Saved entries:
##########
== job 1156 ==
## distorter_pipelined_368
module distorter_pipelined_368 #(parameter INT_WIDTH = 4,
                                 FRACT_WIDTH = 12,
                                 DATA_WIDTH = INT_WIDTH + FRACT_WIDTH)
                                (input wire clk_368,
                                 input wire rst_n,
                                 input wire signed [DATA_WIDTH-1 : 0] in_r,
                                 input wire signed [DATA_WIDTH-1 : 0] in_i,
                                 input wire signed [DATA_WIDTH-1 : 0] a10_r,
                                 input wire signed [DATA_WIDTH-1 : 0] a10_i,
                                 input wire signed [DATA_WIDTH-1 : 0] a30_r,
                                 input wire signed [DATA_WIDTH-1 : 0] a30_i,
                                 input wire signed [DATA_WIDTH-1 : 0] a50_r,
                                 input wire signed [DATA_WIDTH-1 : 0] a50_i,
                                 output reg signed [DATA_WIDTH-1 : 0] out_r,
                                 output reg signed [DATA_WIDTH-1 : 0] out_i);
==> flow/config.mk <==
export PLATFORM = sky130hd
export DESIGN_NAME = distorter_pipelined_368
export DESIGN_NICKNAME = distorter_pipelined_368
export VERILOG_FILES = /design/flow/design.v
export SDC_FILE = /design/flow/constraint.sdc
export NUM_CORES = 4
export LEC_CHECK = 0
export CAP_MARGIN = 15
export CORE_MARGIN = 2
export CORE_UTILIZATION = 72
export CTS_CLUSTER_SIZE = 72
export HOLD_SLACK_MARGIN = -0.08
export SETUP_SLACK_MARGIN = 0.84
export SLEW_MARGIN = 5
==> flow/constraint.sdc <==
create_clock -name core_clock -period 7.09 [get_ports {clk_368}]
set_input_delay 1.4180 -clock core_clock [delete_from_list [all_inputs] [get_ports {clk_368}]]
set_output_delay 1.4180 -clock core_clock [all_outputs]
set_load 0.01 [all_outputs]
run.sh (not shown) runs the stock make flow with config.mk's settings and CLKGATE_MAP_FILE=.
Job 1156: all stages done; final checks FAILED (setup timing).
## Diff of input files: job 8451 against job 1156
diff --git a/flow/config.mk b/flow/config.mk
--- a/flow/config.mk
+++ b/flow/config.mk
@@ -8 +8 @@
-export CAP_MARGIN = 15
+export CAP_MARGIN = 20
@@ -10,5 +10,2 @@
-export CORE_UTILIZATION = 72
-export CTS_CLUSTER_SIZE = 72
-export HOLD_SLACK_MARGIN = -0.08
-export SETUP_SLACK_MARGIN = 0.84
-export SLEW_MARGIN = 5
+export CORE_UTILIZATION = 25
+export SLEW_MARGIN = 20
==> flow/constraint.sdc <==
create_clock -name core_clock -period 8.64 [get_ports {clk_368}]
set_input_delay 1.7280 -clock core_clock [delete_from_list [all_inputs] [get_ports {clk_368}]]
set_output_delay 1.7280 -clock core_clock [all_outputs]
set_load 0.01 [all_outputs]
--- outcome ---
- Job 8451 | status: complete | timing, DRC, antenna: pass
- Job 8451 vs job 1156 — full die area rose 190%.
- From job 8451 to job 1156, tally of unique sky130hd cells used after synthesis did not move at all.
- Job 8451: count of buffer and inverter cells on the critical path is 1 lower than what job 1156 reported.
- Worst setup slack after placement delta for job 8451 relative to job 1156: 460 ps higher
#### Input delta (job 426 over job 8451)
diff --git a/flow/config.mk b/flow/config.mk
--- a/flow/config.mk
+++ b/flow/config.mk
@@ -10 +10,3 @@
-export CORE_UTILIZATION = 25
+export CORE_UTILIZATION = 68
+export CTS_CLUSTER_DIAMETER = 93
+export SETUP_SLACK_MARGIN = 1.04
==> flow/constraint.sdc <==
create_clock -name core_clock -period 3.68 [get_ports {clk_368}]
set_input_delay 0.7360 -clock core_clock [delete_from_list [all_inputs] [get_ports {clk_368}]]
set_output_delay 0.7360 -clock core_clock [all_outputs]
set_load 0.01 [all_outputs]
Notes after the runs:
- Job 426 vs job 8451: via count of the first global-routing pass up in job 426
- Job 426 ends up with higher via count than job 8451 does.
- Job 426: clock-buffer cell count 9 below job 8451
- Summary of job 426 over job 8451: number of placed instances, taps included decreased 14%; sum of negative setup slack decreased 339,000 ps; all-layer global routing usage increased 25 points.
- In job 426 the implementation completed, yet the final layout does not meet the checks, the culprit being setup timing.
- The wire length of the first global-routing pass of job 426 is higher than that of job 8451.
- Compared job 426 against job 8451; proportion of cell area spent on the clock network within noise.

Starting RTL as in the previous note.
clock: 2.58 ns
lec_check: 0
abc_area: 1
cap_margin: 0
cell_pad_in_sites_global_placement: 0
core_aspect_ratio: 0.64
core_margin: 2
core_utilization: 72
hold_slack_margin: -0.08
min_routing_layer: met1
place_density: 0.64
setup_slack_margin: 0.77
slew_margin: 20
tns_end_percent: 40
The baseline never finished: it broke off in global routing on GRT-0232.
Change:
- ABC_AREA: 1 -> not set
- CAP_MARGIN: 0 -> 20
- CELL_PAD_IN_SITES_GLOBAL_PLACEMENT: 0 -> not set
- CORE_ASPECT_RATIO: 0.64 -> not set
- CORE_UTILIZATION: 72 -> 40
- HOLD_SLACK_MARGIN: -0.08 -> not set
- MIN_ROUTING_LAYER: met1 -> not set
- PLACE_DENSITY: 0.64 -> not set
- SETUP_SLACK_MARGIN: 0.77 -> not set
- TNS_END_PERCENT: 40 -> not set
- clock period: 2.58 -> 9.0 ns (I/O delays scaled with it)
=> With this change the flow passed the timing, design-rule and antenna checks. Die area went up by well over a third. Synthesized area decreases by a few percent. Synthesized cell count fell by about a fifth.
Change:
- CAP_MARGIN: 20 -> 15
- CORE_UTILIZATION: 40 -> 72
- clock period: 9.0 -> 5.98 ns (I/O delays scaled with it)
With this change the flow reached the layout checks and failed them: setup timing; non-clock buffer count is higher by 1385; first-iteration DRC count increases by well over a third; die area is lower by well over a third; synthesized cell count does not change; area after synthesis stays the same; final cell count decreases slightly.
Change:
- CAP_MARGIN: 15 -> 20
- CORE_UTILIZATION: 72 -> 64
- clock period: 5.98 -> 3.68 ns (I/O delays scaled with it)
The changed run finished with setup timing left; register-to-register slack degrades by 1800 ps; worst hold slack degrades by 170 ps.

Setup of build 42:
Starting RTL as in the previous note.
Settings: LEC_CHECK=0, CAP_MARGIN=15, CORE_MARGIN=2, CORE_UTILIZATION=72, CTS_CLUSTER_SIZE=72, HOLD_SLACK_MARGIN=-0.08, SETUP_SLACK_MARGIN=0.31, SLEW_MARGIN=20; clock period 7.09 ns.
Build 42 -> stages 100% | layout checks FAIL | negative setup slack
--- input diff build 42..build 32 ---
Settings: a change of SLEW_MARGIN from 20 to 40; a change of SETUP_SLACK_MARGIN from 0.31 to 0.64; a change of the clock period (ns, I/O delays scaled along) from 7.09 to 6.83.
Findings:
- Status build 32: flow complete, layout not clean - negative setup slack
- Changes observed in build 32 relative to build 42: buffers plus inverters on the worst setup path went down by 3, design area went up.
#### Input delta (build 97 over build 32)
Settings: CTS_CLUSTER_SIZE no longer set, was 72; SLEW_MARGIN now 5, was 40; SETUP_SLACK_MARGIN now 0.97, was 0.64; CAP_MARGIN now 10, was 15; HOLD_SLACK_MARGIN now 0.3, was -0.08; the clock period (ns, I/O delays scaled along) now 7.16, was 6.83.
### Flow results
The flow for build 97 finished, though final verification flagged negative setup slack.
Looking at multi-input logic area across build 32 and build 97, the one that comes out higher is build 32.
Delta (build 97 minus build 32): cell count after placement went down 306, fraction of area in clock buffers and inverters essentially unchanged.
Changes observed in build 97 relative to build 32: clock skew +30 ps; delay contributed by the slowest stage of the critical path went up 20 ps.
The following lists how build 46 was set up differently from build 97:
Settings: CORE_UTILIZATION now 9, was 72; SETUP_SLACK_MARGIN no longer set, was 0.97; HOLD_SLACK_MARGIN no longer set, was 0.3; CAP_MARGIN now 20, was 10; SLEW_MARGIN now 20, was 5; the clock period (ns, I/O delays scaled along) now 9.0, was 7.16.
Status build 97: flow complete, layout not clean - negative setup slack
Build 46 finished all stages; the layout is clean.
Floorplan row count sits higher in build 46 than in build 97.
Of the two candidates, build 97 has the better routed wire length and build 46 the worse one.
Floorplan core density down 64 points in build 46 wrt build 97
Looking at number of global-route vias before repair, build 46 sits 9,123 below build 97.
Input changes introduced in build 89 (baseline for comparison: build 46):
Settings: CTS_CLUSTER_DIAMETER newly set to 283; ABC_AREA newly set to 1; CELL_PAD_IN_SITES_GLOBAL_PLACEMENT newly set to 1; CELL_PAD_IN_SITES_DETAIL_PLACEMENT newly set to 1; CORE_ASPECT_RATIO newly set to 1.05; SETUP_SLACK_MARGIN newly set to -0.79; CORE_UTILIZATION changed from 9 to 51.
==> results <==
Build 89 completed; timing, DRC and antenna clean. Re required time of the critical path: build 89 and build 46 aren't equal, and the lower value belongs to build 89. Against build 46, design area in build 89 came out better. Final routed wirelength across all metal layers grows by more than 10% when moving from build 46 to build 89. Worst setup path endpoint = abs_squared_reg[15]: build 89; worst setup path endpoint = out_r[15]: build 46. Row multi-input logic cell count: build 89 higher / build 46 lower. Count of clock-net buffers in the final layout in build 89 is 1 below build 46. In build 89, number of nets at the end of the flow is higher than in build 46.

Starting RTL as in the previous note.
Settings: LEC_CHECK=0, ABC_AREA=0, CAP_MARGIN=20, CELL_PAD_IN_SITES_GLOBAL_PLACEMENT=0, CORE_ASPECT_RATIO=0.78, CORE_MARGIN=2, CORE_UTILIZATION=72, CTS_CLUSTER_SIZE=90, MIN_ROUTING_LAYER=met1, PLACE_DENSITY_LB_ADDON=0.17, SETUP_SLACK_MARGIN=1.42, SLEW_MARGIN=35, TNS_END_PERCENT=5; clock period 4.88 ns.
The first run finished but failed the layout checks on negative setup slack.
==> next run, changes <==
Settings changed: CAP_MARGIN 20 to 40, CORE_ASPECT_RATIO 0.78 to 0.99, CTS_CLUSTER_SIZE 90 to unset, HOLD_SLACK_MARGIN set to 0.06, PLACE_DENSITY set to 0.64, PLACE_DENSITY_LB_ADDON 0.17 to unset, SETUP_SLACK_MARGIN 1.42 to 0.76, SLEW_MARGIN 35 to 5, TNS_END_PERCENT 5 to 40.
Clock period 4.88 ns to 7.3 ns, I/O delays scaled along.
After rerunning: The new run completed, yet does not pass: negative setup slack. Synthesized area does not change. Via count decreases by 8.2%. Core utilization decreases by 4.9 points. Sequential share of layout area grows by 0.67 points. Worst setup slack improves by 3200 ps. Global-route usage came out lower by 4.5 points. Cell area is lower by 5.0%. Clock-buffer cell count went up by 4. Critical path depth falls by 6.
==> next run, changes <==
Settings changed: ABC_AREA 0 to unset, CAP_MARGIN 40 to 20, CORE_ASPECT_RATIO 0.99 to 0.55, CORE_UTILIZATION 72 to 32, HOLD_SLACK_MARGIN 0.06 to unset, PLACE_DENSITY 0.64 to unset, SETUP_SLACK_MARGIN 0.76 to unset, SLEW_MARGIN 5 to 25, TNS_END_PERCENT 40 to unset.
Clock period 7.3 ns to 13.9 ns, I/O delays scaled along.
What happened: Now the flow completed with no timing, DRC or antenna violations. Setup slack gains 5000 ps. Via count fell by 8.4%. Clock-buffer cell count fell by 6. Routed wire length rose by 2.9%. Synthesized area stays the same. Non-clock buffer count fell by 606.
==> next run, changes <==
Settings changed: CELL_PAD_IN_SITES_GLOBAL_PLACEMENT 0 to unset, CORE_ASPECT_RATIO 0.55 to unset, CORE_UTILIZATION 32 to 40, MIN_ROUTING_LAYER met1 to unset, SLEW_MARGIN 25 to 20.
Clock period 13.9 ns to 8.64 ns, I/O delays scaled along.
After rerunning: The changed run passed the timing, design-rule and antenna checks; setup slack gets worse by 4500 ps; clock-buffer cell count rises by 5; global-route usage rises by 3.3 points; first-iteration DRC count falls by 28%; design area hardly moves; die area falls by 20%; area after synthesis does not change; sequential share of layout area stays flat; maximum frequency rises by 9.5%; worst hold slack gets worse by 6.1 ps; critical path depth rises by 2.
##########
*ASSIGNMENT*
Each line of the data that has the string "observed" counts once; give the total and nothing else.

*ANSWER TO THIS PROBLEM*
2